Retail environments are constantly changing and innovating based on emerging trends, cultivated data and customer feedback — the strive to understand your customers and meet their demands is an ongoing one. Understanding the customer means meeting their needs with ease, which can mean anything from higher checkout totals, to more frequent return purchases, to word of mouth advertising that brings in new customers.

 

Get to know your customers

 

Understanding customers is no easy task by any means — often, customers don’t understand their own tendencies and habits, making it nearly impossible for retailers to measure them. Instead, the solution is often one of buckshot marketing: create a great idea or enticing promotion and hope it strikes a chord.

 

But, in the fight to understand customers and treat them accordingly, one critical tool is often overlooked: semantic site search. On-site semantic searchacts as a universal translator by way of taking direct customer demands and doing two key things:

 

1.  Acting as an expert salesman to generate spot-on search results. Customer needs and wants go into the search box — no matter how convoluted or vague — and applicable products are returned to help push a seamless sale.

 

2.  Understanding, correcting and overcoming natural human errors to connect the inquiry to products. Even when customers aren’t quite sure what they’re looking for or can’t express their needs, semantic site search provides a helping hand in guiding them.

 

Now, the above examples are simply surface benefits of semantic site search when it comes to understanding your customers. In those ways, on-site semantic search is a passive tool: you simply place it where customers can use it and it does the rest.

 

Semantic search also has an active side to deciphering customer needs and trends: providing you with mountains of data that can be quantified, qualified and assessed to delve deeper into different segments of your consumer base.

 

Data mining through semantics

 

Want to know how many of your customers are spelling a product name wrong?
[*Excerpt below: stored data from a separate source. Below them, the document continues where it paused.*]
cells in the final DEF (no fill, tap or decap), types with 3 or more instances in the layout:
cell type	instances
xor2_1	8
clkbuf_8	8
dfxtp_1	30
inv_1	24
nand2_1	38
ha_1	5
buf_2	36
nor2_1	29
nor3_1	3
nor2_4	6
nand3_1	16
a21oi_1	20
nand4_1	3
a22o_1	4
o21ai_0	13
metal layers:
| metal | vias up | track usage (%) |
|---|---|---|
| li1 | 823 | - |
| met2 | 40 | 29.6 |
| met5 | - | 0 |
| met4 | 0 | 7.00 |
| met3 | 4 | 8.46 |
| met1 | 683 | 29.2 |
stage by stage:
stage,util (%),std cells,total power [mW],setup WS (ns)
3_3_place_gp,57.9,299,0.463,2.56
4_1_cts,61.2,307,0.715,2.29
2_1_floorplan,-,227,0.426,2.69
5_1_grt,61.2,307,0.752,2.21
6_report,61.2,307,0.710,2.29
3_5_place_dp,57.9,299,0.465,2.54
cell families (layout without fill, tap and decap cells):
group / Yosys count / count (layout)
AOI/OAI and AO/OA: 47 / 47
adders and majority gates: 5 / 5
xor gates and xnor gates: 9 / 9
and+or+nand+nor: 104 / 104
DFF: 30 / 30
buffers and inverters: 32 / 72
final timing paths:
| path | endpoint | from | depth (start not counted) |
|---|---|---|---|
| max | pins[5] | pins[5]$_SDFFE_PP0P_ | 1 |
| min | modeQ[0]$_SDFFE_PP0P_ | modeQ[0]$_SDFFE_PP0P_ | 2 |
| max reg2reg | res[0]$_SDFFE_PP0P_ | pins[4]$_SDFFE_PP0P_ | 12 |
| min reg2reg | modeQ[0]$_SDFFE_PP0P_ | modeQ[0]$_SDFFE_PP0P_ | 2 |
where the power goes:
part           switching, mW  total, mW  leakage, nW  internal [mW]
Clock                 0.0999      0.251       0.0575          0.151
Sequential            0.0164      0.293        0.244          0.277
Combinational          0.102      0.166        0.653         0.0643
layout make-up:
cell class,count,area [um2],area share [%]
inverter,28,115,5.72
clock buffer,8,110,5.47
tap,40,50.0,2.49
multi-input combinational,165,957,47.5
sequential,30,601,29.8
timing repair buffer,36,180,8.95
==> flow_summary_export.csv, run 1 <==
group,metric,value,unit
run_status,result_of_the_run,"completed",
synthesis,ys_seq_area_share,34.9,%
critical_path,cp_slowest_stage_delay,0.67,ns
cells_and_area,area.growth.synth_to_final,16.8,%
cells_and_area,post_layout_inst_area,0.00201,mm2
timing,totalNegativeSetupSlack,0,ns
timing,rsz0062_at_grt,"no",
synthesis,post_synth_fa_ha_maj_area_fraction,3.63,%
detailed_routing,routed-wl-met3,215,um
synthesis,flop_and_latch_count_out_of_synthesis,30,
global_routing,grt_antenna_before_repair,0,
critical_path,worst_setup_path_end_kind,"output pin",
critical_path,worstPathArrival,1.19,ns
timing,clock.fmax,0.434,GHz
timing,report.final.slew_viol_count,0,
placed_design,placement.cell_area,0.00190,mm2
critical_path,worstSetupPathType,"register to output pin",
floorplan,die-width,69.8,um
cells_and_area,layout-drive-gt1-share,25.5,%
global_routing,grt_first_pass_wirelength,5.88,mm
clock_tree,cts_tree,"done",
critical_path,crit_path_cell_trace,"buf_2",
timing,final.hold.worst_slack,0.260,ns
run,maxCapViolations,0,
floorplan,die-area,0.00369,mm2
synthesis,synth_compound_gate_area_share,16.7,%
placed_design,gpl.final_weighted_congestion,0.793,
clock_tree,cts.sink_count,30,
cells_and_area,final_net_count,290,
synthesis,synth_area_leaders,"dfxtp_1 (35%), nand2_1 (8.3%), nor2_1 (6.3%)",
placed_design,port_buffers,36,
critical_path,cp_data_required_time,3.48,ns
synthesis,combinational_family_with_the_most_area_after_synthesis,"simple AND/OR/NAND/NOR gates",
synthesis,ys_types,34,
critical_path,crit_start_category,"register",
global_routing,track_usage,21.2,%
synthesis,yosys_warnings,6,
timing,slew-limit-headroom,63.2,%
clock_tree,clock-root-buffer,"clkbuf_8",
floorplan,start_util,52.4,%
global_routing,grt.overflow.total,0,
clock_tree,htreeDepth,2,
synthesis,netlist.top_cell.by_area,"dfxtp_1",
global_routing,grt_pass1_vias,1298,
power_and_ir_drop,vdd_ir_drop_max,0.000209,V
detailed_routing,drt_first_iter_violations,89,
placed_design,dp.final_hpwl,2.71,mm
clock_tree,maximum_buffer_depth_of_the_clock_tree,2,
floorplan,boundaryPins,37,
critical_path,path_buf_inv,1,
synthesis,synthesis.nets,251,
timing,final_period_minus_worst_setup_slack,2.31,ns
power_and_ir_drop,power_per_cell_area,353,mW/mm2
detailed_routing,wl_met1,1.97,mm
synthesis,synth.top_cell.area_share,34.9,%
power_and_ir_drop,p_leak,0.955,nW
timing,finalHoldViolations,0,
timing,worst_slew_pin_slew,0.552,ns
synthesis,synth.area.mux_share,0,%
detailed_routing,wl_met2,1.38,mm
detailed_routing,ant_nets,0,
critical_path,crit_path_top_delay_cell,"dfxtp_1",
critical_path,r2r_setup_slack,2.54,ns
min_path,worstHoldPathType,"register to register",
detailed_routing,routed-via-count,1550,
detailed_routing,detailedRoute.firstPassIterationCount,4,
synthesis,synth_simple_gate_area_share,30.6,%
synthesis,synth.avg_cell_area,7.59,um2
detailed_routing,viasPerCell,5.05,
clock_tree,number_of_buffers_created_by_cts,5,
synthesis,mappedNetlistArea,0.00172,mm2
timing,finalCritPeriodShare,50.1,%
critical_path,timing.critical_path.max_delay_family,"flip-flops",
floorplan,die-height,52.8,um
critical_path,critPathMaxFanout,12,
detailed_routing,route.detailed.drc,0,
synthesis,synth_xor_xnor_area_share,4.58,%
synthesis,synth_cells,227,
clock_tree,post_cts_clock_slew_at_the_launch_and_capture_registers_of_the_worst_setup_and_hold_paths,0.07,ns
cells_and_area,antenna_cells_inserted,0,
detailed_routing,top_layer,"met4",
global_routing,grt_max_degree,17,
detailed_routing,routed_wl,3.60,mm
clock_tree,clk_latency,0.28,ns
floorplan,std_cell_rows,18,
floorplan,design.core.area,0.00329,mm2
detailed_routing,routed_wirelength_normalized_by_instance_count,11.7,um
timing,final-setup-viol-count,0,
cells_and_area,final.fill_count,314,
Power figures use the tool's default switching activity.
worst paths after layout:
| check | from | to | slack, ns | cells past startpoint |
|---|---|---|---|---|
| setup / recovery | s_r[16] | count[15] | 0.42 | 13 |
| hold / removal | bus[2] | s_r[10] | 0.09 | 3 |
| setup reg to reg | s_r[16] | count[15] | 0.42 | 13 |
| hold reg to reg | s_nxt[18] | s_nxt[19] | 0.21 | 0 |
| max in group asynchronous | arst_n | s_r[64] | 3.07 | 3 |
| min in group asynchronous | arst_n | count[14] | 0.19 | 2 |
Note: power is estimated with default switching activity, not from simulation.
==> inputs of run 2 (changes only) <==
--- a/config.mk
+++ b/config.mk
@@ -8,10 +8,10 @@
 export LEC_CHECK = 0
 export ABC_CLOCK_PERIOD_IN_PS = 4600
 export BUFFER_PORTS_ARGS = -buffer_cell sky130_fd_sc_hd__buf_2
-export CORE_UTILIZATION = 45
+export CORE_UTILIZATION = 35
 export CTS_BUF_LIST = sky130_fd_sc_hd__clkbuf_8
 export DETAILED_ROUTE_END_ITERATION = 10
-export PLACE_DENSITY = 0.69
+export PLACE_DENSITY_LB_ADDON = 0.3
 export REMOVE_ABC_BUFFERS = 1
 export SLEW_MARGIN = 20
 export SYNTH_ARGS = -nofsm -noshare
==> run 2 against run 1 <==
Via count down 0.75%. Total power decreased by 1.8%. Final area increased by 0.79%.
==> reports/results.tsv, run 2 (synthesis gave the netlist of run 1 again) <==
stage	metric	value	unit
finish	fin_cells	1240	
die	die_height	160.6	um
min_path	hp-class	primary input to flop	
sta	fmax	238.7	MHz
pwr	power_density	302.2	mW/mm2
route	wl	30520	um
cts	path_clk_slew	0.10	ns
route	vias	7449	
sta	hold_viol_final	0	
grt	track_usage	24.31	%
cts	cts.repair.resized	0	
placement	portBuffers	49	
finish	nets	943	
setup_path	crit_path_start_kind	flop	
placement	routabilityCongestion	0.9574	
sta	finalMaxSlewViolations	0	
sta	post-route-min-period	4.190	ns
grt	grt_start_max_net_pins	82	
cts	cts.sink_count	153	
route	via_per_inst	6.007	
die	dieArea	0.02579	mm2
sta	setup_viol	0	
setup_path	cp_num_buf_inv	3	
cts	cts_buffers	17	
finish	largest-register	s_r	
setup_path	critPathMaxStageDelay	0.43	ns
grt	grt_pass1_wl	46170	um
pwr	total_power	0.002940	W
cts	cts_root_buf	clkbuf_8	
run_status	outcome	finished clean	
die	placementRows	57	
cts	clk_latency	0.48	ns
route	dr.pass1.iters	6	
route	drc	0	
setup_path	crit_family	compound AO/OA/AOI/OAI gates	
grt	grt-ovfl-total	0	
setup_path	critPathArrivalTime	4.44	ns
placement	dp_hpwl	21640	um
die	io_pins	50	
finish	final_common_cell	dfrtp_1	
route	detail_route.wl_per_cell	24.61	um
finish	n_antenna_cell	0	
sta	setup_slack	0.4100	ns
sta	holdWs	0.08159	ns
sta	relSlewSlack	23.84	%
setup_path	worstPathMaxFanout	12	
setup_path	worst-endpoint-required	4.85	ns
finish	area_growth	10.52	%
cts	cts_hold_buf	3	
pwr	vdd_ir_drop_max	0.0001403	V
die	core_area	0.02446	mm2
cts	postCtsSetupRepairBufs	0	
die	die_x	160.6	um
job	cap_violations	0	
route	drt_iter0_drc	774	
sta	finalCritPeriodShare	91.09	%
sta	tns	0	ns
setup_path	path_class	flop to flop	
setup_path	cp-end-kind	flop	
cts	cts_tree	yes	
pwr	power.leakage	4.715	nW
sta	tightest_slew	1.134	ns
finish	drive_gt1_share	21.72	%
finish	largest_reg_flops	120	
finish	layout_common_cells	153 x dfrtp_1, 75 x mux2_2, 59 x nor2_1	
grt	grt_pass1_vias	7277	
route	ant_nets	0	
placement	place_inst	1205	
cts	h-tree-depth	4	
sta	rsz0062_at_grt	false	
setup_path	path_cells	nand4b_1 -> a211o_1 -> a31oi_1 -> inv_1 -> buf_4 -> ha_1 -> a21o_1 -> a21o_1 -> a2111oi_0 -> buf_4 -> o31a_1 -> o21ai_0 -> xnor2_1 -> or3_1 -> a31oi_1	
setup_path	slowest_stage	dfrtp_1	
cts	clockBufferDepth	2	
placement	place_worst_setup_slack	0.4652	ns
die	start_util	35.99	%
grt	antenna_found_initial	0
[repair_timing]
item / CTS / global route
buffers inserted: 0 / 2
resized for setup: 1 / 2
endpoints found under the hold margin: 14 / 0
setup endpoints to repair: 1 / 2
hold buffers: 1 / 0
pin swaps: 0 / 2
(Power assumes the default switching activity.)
--- src/shared/umcr_pkg.sv ---
package umcr_pkg;

  ////////////////////////////////////////////////////////////////////////////
  // bus geometry and register byte offsets
  localparam int unsigned ADDR_W = 4;
  localparam int unsigned DATA_W = 32;

  localparam logic [ADDR_W-1:0] OFS_MODEM_CONTROL = 4'h0;
  localparam logic [ADDR_W-1:0] OFS_ENH_FEATURE   = 4'h4;
  localparam logic [ADDR_W-1:0] OFS_MODEM_STATUS  = 4'h8;
  localparam logic [ADDR_W-1:0] OFS_FLOW_CONTROL  = 4'hC;

  ////////////////////////////////////////////////////////////////////////////
  // field positions
  localparam int unsigned MC_CLK_SEL    = 7;
  localparam int unsigned MC_THR_ACC    = 6;
  localparam int unsigned MC_XON_ANY    = 5;
  localparam int unsigned MC_LOOP       = 4;
  localparam int unsigned MC_IRQ_OE     = 3;
  localparam int unsigned MC_FIFO_RDY   = 2;
  localparam int unsigned MC_RTS        = 1;
  localparam int unsigned MC_DTR        = 0;
  localparam int unsigned ENH_WEN       = 4;
  localparam int unsigned FLOW_AUTO_RTS = 0;

  localparam logic [7:0] MC_PROT_MASK = 8'hE0;

  ////////////////////////////////////////////////////////////////////////////
  // reset values and counts
  localparam logic [7:0] MC_RST   = 8'h00;
  localparam logic [7:0] ENH_RST  = 8'h00;
  localparam logic [7:0] FLOW_RST = 8'h00;
  localparam logic [1:0] DIV4_LAST = 2'h3;

  ////////////////////////////////////////////////////////////////////////////
  // carriers
  typedef struct packed {
    logic cd_n;
    logic ri_n;
    logic dsr_n;
    logic cts_n;
  } umcr_modem_in_t;

  typedef struct packed {
    logic threshold_access;
    logic xon_any_enable;
    logic fifo_ready_enable;
  } umcr_ctrl_t;

  typedef enum logic [0:0] {
    UMCR_TX_RUN  = 1'b0,
    UMCR_TX_HALT = 1'b1
  } umcr_tx_state_t;

endpackage : umcr_pkg

--- src/design/umcr_top.sv ---
`timescale 1ns/10ps
// Notes on behaviour
// - a clear clock-select bit passes every input clock to the baud logic, a set one every fourth.
// - threshold-access set maps the threshold and trigger-level registers in; clear does not.
// - bit 5 turns the resume-on-any-character function on when set and off when clear.
// - loop-back routes transmit to receive and the low four control bits to upper status.
// - in loop-back control bits 3,2,1,0 show as status bits 7,6,4,5.
// - interrupt-output-enable clear floats both interrupt outputs and drives general output high.
// - interrupt-output-enable set drives both interrupt outputs and general output low.
// - bit 2 enables the FIFO-ready status register when set and disables it when clear.
// - bit 1 set drives the active-low request-to-send low, clear drives it high.
// - with automatic request-to-send on, the flow-control logic drives request-to-send instead.
// - bit 0 set drives the active-low data-terminal-ready low, clear drives it high.
// - writes to the top three control bits are dropped unless the enhanced write enable is set.
// - each upper status bit is its modem input inverted, or in loop-back the control bit.
module umcr_top
  import umcr_pkg::*;
(
  // clock and reset
  input  wire logic              mclk,
  input  wire logic              reset_n,
  // avalon-mm slave
  input  wire logic [ADDR_W-1:0] address,
  input  wire logic              read,
  input  wire logic              write,
  input  wire logic [DATA_W-1:0] writedata,
  input  wire logic [3:0]        byteenable,
  output logic      [DATA_W-1:0] readdata,
  output logic                   waitrequest,
  // modem pins
  input  wire umcr_modem_in_t    modem_in,
  output logic                   rts_n,
  output logic                   dtr_n,
  // serial path
  input  wire logic              tx_from_transmitter,
  input  wire logic              rx_pin,
  output logic                   tx_pin,
  output logic                   rx_to_receiver,
  // interrupt pins
  input  wire logic              int_a_req,
  input  wire logic              int_b_req,
  output logic                   channel_a_interrupt_out,
  output logic                   channel_a_interrupt_oe,
  output logic                   channel_b_interrupt_out,
  output logic                   channel_b_interrupt_oe,
  output logic                   general_purpose_output,
  // flow control and baud logic
  input  wire logic              hw_rts_assert,
  input  wire logic              rx_char_valid,
  input  wire logic              rx_char_is_xon,
  input  wire logic              rx_char_is_xoff,
  output logic                   tx_halted,
  output logic                   baud_clk_en,
  output umcr_ctrl_t             ctrl,
  output logic      [3:0]        modem_status_upper
);

  function automatic logic [3:0] status_hi(input logic loop, input logic [7:0] ctl,
                                           input umcr_modem_in_t m);
    if (loop) begin
      status_hi = {ctl[3], ctl[2], ctl[0], ctl[1]};
    end else begin
      status_hi = ~{m.cd_n, m.ri_n, m.dsr_n, m.cts_n};
    end
  endfunction : status_hi

  ////////////////////////////////////////////////////////////////////////////
  // reset release
  logic rst_meta_q;
  logic rst_n_q;

  always_ff @(posedge mclk or negedge reset_n) begin
    if (!reset_n) begin
      rst_meta_q <= 1'b0;
      rst_n_q    <= 1'b0;
    end else begin
      rst_meta_q <= 1'b1;
      rst_n_q    <= rst_meta_q;
    end
  end

  ////////////////////////////////////////////////////////////////////////////
  // bus slave: one wait state on every access
  logic [7:0]        mctl_q;
  logic [7:0]        enh_q;
  logic [7:0]        flow_q;
  logic              wait_q;
  logic [DATA_W-1:0] rdata_q;
  logic [DATA_W-1:0] rd_word;
  logic              acc_wr;
  logic              wr_low;

  assign acc_wr = write && !wait_q;
  // only the low lane carries data; a write without it is ignored
  assign wr_low = acc_wr && byteenable[0];

  always_ff @(posedge mclk or negedge rst_n_q) begin
    if (!rst_n_q) begin
      wait_q <= 1'b1;
    end else begin
      wait_q <= !((read || write) && wait_q);
    end
  end

  always_comb begin
    rd_word = '0;
    unique case (address)
      OFS_MODEM_CONTROL: rd_word[7:0] = mctl_q;
      OFS_ENH_FEATURE:   rd_word[7:0] = enh_q;
      OFS_MODEM_STATUS:  rd_word[7:4] = status_hi(mctl_q[MC_LOOP], mctl_q, modem_in);
      OFS_FLOW_CONTROL:  rd_word[7:0] = flow_q;
      default:           rd_word = '0;
    endcase
  end

  // read data is caught while waitrequest is still high and held through the accept edge
  always_ff @(posedge mclk or negedge rst_n_q) begin
    if (!rst_n_q) begin
      rdata_q <= '0;
    end else if (read && wait_q) begin
      rdata_q <= rd_word;
    end
  end

  assign readdata    = rdata_q;
  assign waitrequest = wait_q;

  ////////////////////////////////////////////////////////////////////////////
  // registers
  always_ff @(posedge mclk or negedge rst_n_q) begin
    if (!rst_n_q) begin
      mctl_q <= MC_RST;
    end else if (wr_low && address == OFS_MODEM_CONTROL) begin
      if (enh_q[ENH_WEN]) begin
        mctl_q <= writedata[7:0];
      end else begin
        mctl_q <= (writedata[7:0] & ~MC_PROT_MASK) | (mctl_q & MC_PROT_MASK);
      end
    end
  end

  always_ff @(posedge mclk or negedge rst_n_q) begin
    if (!rst_n_q) begin
      enh_q <= ENH_RST;
    end else if (wr_low && address == OFS_ENH_FEATURE) begin
      enh_q <= writedata[7:0];
    end
  end

  // only the automatic request-to-send bit is kept; the rest read as zero
  always_ff @(posedge mclk or negedge rst_n_q) begin
    if (!rst_n_q) begin
      flow_q <= FLOW_RST;
    end else if (wr_low && address == OFS_FLOW_CONTROL) begin
      flow_q <= {7'h00, writedata[FLOW_AUTO_RTS]};
    end
  end

  ////////////////////////////////////////////////////////////////////////////
  // modem and interrupt pins
  always_ff @(posedge mclk or negedge rst_n_q) begin
    if (!rst_n_q) begin
      rts_n <= 1'b1;
      dtr_n <= 1'b1;
    end else begin
      if (flow_q[FLOW_AUTO_RTS]) begin
        rts_n <= !hw_rts_assert;
      end else begin
        rts_n <= !mctl_q[MC_RTS];
      end
      dtr_n <= !mctl_q[MC_DTR];
    end
  end

  always_ff @(posedge mclk or negedge rst_n_q) begin
    if (!rst_n_q) begin
      channel_a_interrupt_out <= 1'b0;
      channel_b_interrupt_out <= 1'b0;
      channel_a_interrupt_oe  <= 1'b0;
      channel_b_interrupt_oe  <= 1'b0;
      general_purpose_output  <= 1'b1;
    end else begin
      channel_a_interrupt_out <= int_a_req;
      channel_b_interrupt_out <= int_b_req;
      channel_a_interrupt_oe  <= mctl_q[MC_IRQ_OE];
      channel_b_interrupt_oe  <= mctl_q[MC_IRQ_OE];
      general_purpose_output  <= !mctl_q[MC_IRQ_OE];
    end
  end

  ////////////////////////////////////////////////////////////////////////////
  // loop-back and status
  // in loop-back the line is held idle so the far end sees no stray data
  always_ff @(posedge mclk or negedge rst_n_q) begin
    if (!rst_n_q) begin
      tx_pin             <= 1'b1;
      rx_to_receiver     <= 1'b1;
      modem_status_upper <= 4'h0;
    end else begin
      tx_pin             <= mctl_q[MC_LOOP] ? 1'b1 : tx_from_transmitter;
      rx_to_receiver     <= mctl_q[MC_LOOP] ? tx_from_transmitter : rx_pin;
      modem_status_upper <= status_hi(mctl_q[MC_LOOP], mctl_q, modem_in);
    end
  end

  always_ff @(posedge mclk or negedge rst_n_q) begin
    if (!rst_n_q) begin
      ctrl <= '0;
    end else begin
      ctrl.threshold_access  <= mctl_q[MC_THR_ACC];
      ctrl.xon_any_enable    <= mctl_q[MC_XON_ANY];
      ctrl.fifo_ready_enable <= mctl_q[MC_FIFO_RDY];
    end
  end

  ////////////////////////////////////////////////////////////////////////////
  // baud prescaler
  logic [1:0] div_cnt_q;
  always_ff @(posedge mclk or negedge rst_n_q) begin
    if (!rst_n_q) begin
      div_cnt_q   <= 2'h0;
      baud_clk_en <= 1'b0;
    end else begin
      div_cnt_q   <= div_cnt_q + 2'h1;
      baud_clk_en <= mctl_q[MC_CLK_SEL] ? (div_cnt_q == DIV4_LAST) : 1'b1;
    end
  end

  ////////////////////////////////////////////////////////////////////////////
  // transmit halt and resume
  umcr_tx_state_t tx_state_q;
  always_ff @(posedge mclk or negedge rst_n_q) begin
    if (!rst_n_q) begin
      tx_state_q <= UMCR_TX_RUN;
    end else if (rx_char_valid) begin
      unique case (tx_state_q)
        UMCR_TX_RUN: begin
          if (rx_char_is_xoff) begin
            tx_state_q <= UMCR_TX_HALT;
          end
        end
        UMCR_TX_HALT: begin
          // an xoff never releases the halt, even with resume-on-any
          if (rx_char_is_xon || (mctl_q[MC_XON_ANY] && !rx_char_is_xoff)) begin
            tx_state_q <= UMCR_TX_RUN;
          end
        end
      endcase
    end
  end

  assign tx_halted = tx_state_q[0];
endmodule : umcr_top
Looking to figure out if it’s worth bringing on another product variation? Want to bolster your site’s SEO using keywords common to your shoppers?

 

Semantic search data can help you decipher all of these things and more, giving you a better understanding of your customers. And, when that data is applied to different facets of your e-commerce site, it means you’re actively working to treat your customers like people, not just visitors.

 

Mining and extrapolating data from your e-commerce site’s semantic search function creates a direct, pedagogical opportunity for retailers. By decoding search terms, phrases, products, habits, brands and just about anything else typed into the search box, you’re afforded some golden opportunities:

 

  • You can cherry-pick select statistics and data segments in regards to an idea or planned campaign you have, to create reasonable expectations for the success of that campaign.
  • When exploring new product opportunities, you’re able to evaluate searches for similar products, competing products and other applicable variables that might dictate not only how successful a new product is likely to be, but also if it will detract from other product sales. 
  • In seeing frequent search terms, you’re better able to optimize the on-page content of your products — answering customer questions, emphasizing certain traits, using appropriate keywords and so on.
  • Search terms will give further insight into which products customers might have trouble finding, allowing you to better highlight them within your inventory, place them front and center or include them   in locations where they might generate better revenue.
  • Identifying commonalities in many searches will allow you to pair products to create add-on sales and bundled campaigns, to increase the dollar figure per order.

Customer data, even in the minutia, is core in breaking down the behavior of your customers: semantic search gives you this data. How you choose to use it is up to you, but the concept remains the same: having direct customer data usually means understanding your shoppers, which means running a better business.